We meet Louis, a completely alcoholic cop who downs a bottle of whiskey a day, as he in a drunken stupor hijacks a bus full of people so that the bus driver can drive him home. Internal affairs gives him a break and assigns him to answer phones during night duty. Louis used to date one of the IA officers. He's in the middle of a serial killer investigation; the killer brutally rapes and kills women in their home. Even though he's off the case, Louis can't let go and continues to investigate. In fact, he solves the case and with his partner orchestrates a fantastically botched operation to apprehend the killer. This time around he's kicked off the force.

A parallel story involves a pregnant woman whose parents were killed 25 years ago. The killer, now an old religious man, is about to be paroled. She doesn't believe in his rehabilitation. It's only late in the film that we find out how this story connects to the main story. It was Louis who put the killer in jail. She now contacts Louis to inform him that the killer is out. And sure enough, the killer stalks and threatens the woman. Louis who at this point has nothing to lose decides to take on his last, personal, and very deadly mission with the help of a MR-73 a gun that belongs to his partner.

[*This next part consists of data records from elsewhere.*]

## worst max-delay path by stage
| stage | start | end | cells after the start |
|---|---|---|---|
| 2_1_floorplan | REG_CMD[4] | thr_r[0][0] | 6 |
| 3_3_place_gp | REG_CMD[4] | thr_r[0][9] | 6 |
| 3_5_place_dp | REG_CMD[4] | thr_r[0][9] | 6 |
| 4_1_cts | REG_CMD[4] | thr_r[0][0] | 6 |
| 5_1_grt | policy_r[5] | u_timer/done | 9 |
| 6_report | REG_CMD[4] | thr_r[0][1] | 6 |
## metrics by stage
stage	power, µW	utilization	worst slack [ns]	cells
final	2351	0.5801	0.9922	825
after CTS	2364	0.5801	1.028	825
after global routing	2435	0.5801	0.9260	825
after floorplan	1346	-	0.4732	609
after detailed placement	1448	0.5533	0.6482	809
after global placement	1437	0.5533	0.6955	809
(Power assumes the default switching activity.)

We are told that this is movie is based on real events and it would be interesting to find out what aspect of it is true. This seems to be a very personal movie for Marchal. Once again, as in 36, we are exposed not to the glamorous world of law enforcement but all the nastiness and corruption. We find out what drove Louis to alcoholism, a car accident left his wife in a semi-vegetative state and he has to take care of her. Marchal presents us a very realistic picture of the police force, where ego and testosterone make for a terrible combination. These cops rarely work as partners preferring to be each others' antagonists.

The movie is entertaining to see but there is a lot of room for improvement. Several parts of the pregnant woman's story are superfluous. A lot could have been improved via editing to make the movie shorter, tighter, to present these two stories in a more coherent and interesting way. There's only so much fun in watching a slow-mo train wreck unfold and Louis' life is an absolute wreck. I like Marchal's direction, it has a lot of style but is paced too slowly, this movie is more than 2 hours long and you feel every minute of it. I would have liked to see the serial killer story get more prominence, it ends too soon, meanwhile the woman's story is too drawn out, starting too early.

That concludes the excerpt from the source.